I'm a 23 year old male who's been chewing off and on (usually on) for about 3-3.5 yearsÂ… I remember the first time I tried it, I was offered it by a co-worker and I fell in love with it. Since then the time has just flew by and I really don't want to think about all the money I've wasted and how much I've chewed.
I would usually chew 3 (34g) cans a week. Sometimes more, sometimes less. I've hid my addiction from EVERYONE I know. I wasn't even sure if averaging 3 cans a week was a lot or not because I never looked into chewing tobacco or talked to others who did it. I kept it on the down low, didn't think about it. I just did it because I enjoyed it.
But it's gotten to the point where it's not even fun anymore.
I live in Canada where it costs $25 a can. When I started just a couple years back I believe it was $18 a can.
Averaging about 3 cans a week isn't a whole lot now that I'm reading the stories of others here, but it's still expensive at $50-$100 a week.
Another reason I've decided to quit is the fear of getting caught. I'm an independent adult who lives on my own, I have a career, a mortgage, etc I'm free to do what I want but because I've hid this for such a long time, it's gotten to the point where I've become super paranoid about it. When I go to the convince store to buy, I wait in my car until no one else is in the store in fear of running into someone I know while I'm buying a can.
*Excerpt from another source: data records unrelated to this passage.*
`src/rtl/mem_bus_pkg.sv`:
```
// Shared types and sizes for the memory/IO bus sequencer.
// Holds the one-hot bus cycle states, the bus widths and the latched-request record.
package mem_bus_pkg;

    localparam int ADDR_W           = 20;
    localparam int DATA_W           = 8;
    localparam int WAIT_W           = 4;
    localparam int MAX_WAIT_DEFAULT = 15;

    typedef enum logic [4:0] {
        IDLE = 5'b00001,
        T1   = 5'b00010,
        T2   = 5'b00100,
        T3   = 5'b01000,
        T4   = 5'b10000
    } bus_state_t;

    // Everything captured from the winning requester at grant time
    typedef struct packed {
        logic [ADDR_W-1:0] addr;
        logic              we;
        logic              iom;
        logic [DATA_W-1:0] wdata;
    } bus_req_t;

endpackage

```
`src/rtl/rr_arbiter2.sv`:
```
// Two-requester round-robin arbiter with a one-hot grant.
// The pointer names the favoured requester and moves past the winner whenever a grant is taken.
module rr_arbiter2 (
    input  logic       CLK,
    input  logic       RESET,
    input  logic [1:0] req,
    input  logic       enable,
    output logic [1:0] grant
);

    logic ptr;

    always_comb begin
        grant = 2'b00;
        case (req)
            2'b01:   grant = 2'b01;
            2'b10:   grant = 2'b10;
            2'b11:   grant = ptr ? 2'b10 : 2'b01;
            default: grant = 2'b00;
        endcase
    end

    // After serving requester 0 favour 1, and vice versa
    always_ff @(posedge CLK) begin
        if (RESET) begin
            ptr <= 1'b0;
        end else if (enable && (grant != 2'b00)) begin
            ptr <= grant[0];
        end
    end

endmodule

```
`src/rtl/mem_bus_sequencer.sv`:
```
// Two-master bus sequencer running classic T1..T4 memory/IO cycles.
// READY stretches T3 with wait states; the cycle is aborted once the wait budget runs out.
module mem_bus_sequencer
    import mem_bus_pkg::*;
#(
    parameter int MAX_WAIT = MAX_WAIT_DEFAULT
) (
    input  logic              CLK,
    input  logic              RESET,
    input  logic [1:0]        req,
    input  logic [ADDR_W-1:0] req_addr0,
    input  logic [ADDR_W-1:0] req_addr1,
    input  logic [1:0]        req_we,
    input  logic [1:0]        req_iom,
    input  logic [DATA_W-1:0] req_wdata0,
    input  logic [DATA_W-1:0] req_wdata1,
    input  logic              READY,
    input  logic [DATA_W-1:0] Data_in,
    output logic              ALE,
    output logic              RD,
    output logic              WR,
    output logic              IOM,
    output logic [ADDR_W-1:0] Address,
    output logic [DATA_W-1:0] Data_out,
    output logic              Data_oe,
    output logic [1:0]        ack,
    output logic [1:0]        err,
    output logic [DATA_W-1:0] rdata
);

    localparam logic [WAIT_W-1:0] WAIT_LIMIT = WAIT_W'(MAX_WAIT);

    bus_state_t        state;
    bus_state_t        next_state;
    bus_req_t          cur;
    logic              gnt_idx;
    logic [WAIT_W-1:0] wait_cnt;
    logic              abort_q;

    logic [1:0]        arb_grant;
    logic              arb_en;
    logic              wait_inc;
    logic              abort_set;
    logic              rdata_load;
    logic              strobe_phase;
    logic              data_phase;

    rr_arbiter2 u_arb (
        .CLK    (CLK),
        .RESET  (RESET),
        .req    (req),
        .enable (arb_en),
        .grant  (arb_grant)
    );

    // Next-state logic; T3 either completes on READY or burns one wait state
    always_comb begin
        next_state = state;
        arb_en     = 1'b0;
        wait_inc   = 1'b0;
        abort_set  = 1'b0;
        rdata_load = 1'b0;
        case (state)
            IDLE: begin
                if (req != 2'b00) begin
                    arb_en     = 1'b1;
                    next_state = T1;
                end
            end
            T1: next_state = T2;
            T2: next_state = T3;
            T3: begin
                if (READY) begin
                    rdata_load = ~cur.we;
                    next_state = T4;
                end else if (wait_cnt >= WAIT_LIMIT) begin
                    abort_set  = 1'b1;
                    next_state = T4;
                end else begin
                    wait_inc = 1'b1;
                end
            end
            T4:      next_state = IDLE;
            default: next_state = IDLE;
        endcase
    end

    // Bus strobes and completion pulses are decoded straight from the state register
    always_comb begin
        strobe_phase = (state == T2) || (state == T3);
        data_phase   = strobe_phase || (state == T4);
        ALE          = (state == T1);
        RD           = ~(strobe_phase && ~cur.we);
        WR           = ~(strobe_phase && cur.we);
        Data_oe      = data_phase && cur.we;
        IOM          = cur.iom;
        Address      = cur.addr;
        Data_out     = cur.wdata;
        ack          = 2'b00;
        err          = 2'b00;
        if (state == T4) begin
            if (abort_q) begin
                err = gnt_idx ? 2'b10 : 2'b01;
            end else begin
                ack = gnt_idx ? 2'b10 : 2'b01;
            end
        end
    end

    // Cycle bookkeeping; the latched request stays put between cycles so Address holds
    always_ff @(posedge CLK) begin
        if (RESET) begin
            state    <= IDLE;
            cur      <= '0;
            gnt_idx  <= 1'b0;
            wait_cnt <= '0;
            abort_q  <= 1'b0;
            rdata    <= '0;
        end else begin
            state <= next_state;
            if (arb_en) begin
                gnt_idx  <= arb_grant[1];
                wait_cnt <= '0;
                abort_q  <= 1'b0;
                if (arb_grant[0]) begin
                    cur <= '{addr: req_addr0, we: req_we[0], iom: req_iom[0], wdata: req_wdata0};
                end else begin
                    cur <= '{addr: req_addr1, we: req_we[1], iom: req_iom[1], wdata: req_wdata1};
                end
            end else if (wait_inc && (wait_cnt != {WAIT_W{1'b1}})) begin
                wait_cnt <= wait_cnt + 1'b1;
            end
            if (abort_set) begin
                abort_q <= 1'b1;
            end
            if (rdata_load) begin
                rdata <= Data_in;
            end
        end
    end

endmodule

```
It's a mix of not wanting people to know I have an addiction and also I live in the same small town as my parents. So someone finding out, the word spreading and, while highly unlikely, it getting back to my parents would be awful because I know it would disappoint them.
My mom found a can in my car when I was 19 and she cried. I convinced her it was my friend's and she believed it.
The main reason why it's not longer fun is the fear and paranoia I feel about my health. I don't know a whole lot about the health risks because I was afraid to look into it, still am, but I constantly lose sleep over it. I checked my blood pressure a few months back and it was a bit high considering my good health. That had me freaking out.
I have a couple cavities that weigh on my mind constantly.
If I get an ulcer or a cut in my mouth or lips I lose sleep.
I'm constantly checking my mouth in the mirror, if I find anything, a bump on my tongue, anything that even looks remotely like a white spot on my gums, I absolutely lose my shit and freak out.
Every time I dip, I enjoy doing it but there's this awful feeling that I'm going to get cancer and die. It makes me sick to my stomach.
It's just not worth it anymore.
I know quitting will be difficult because I've always associated doing it with doing something "fun".
Any time I'm alone and doing something "fun", I have to throw in a dip.
If I'm about to watch a movie.
About to listen to a new album.
About to watch a sporting event.
Or even coming home after work, I'd have to sit back and relax with a dip in.
Anytime I do anything "fun", I have to enhance the experience with chewing tobacco.
It's time for me to change. I'm sick of living in fear.
ps. Forgive me if this is too long of a post. Thanks for taking the time to read.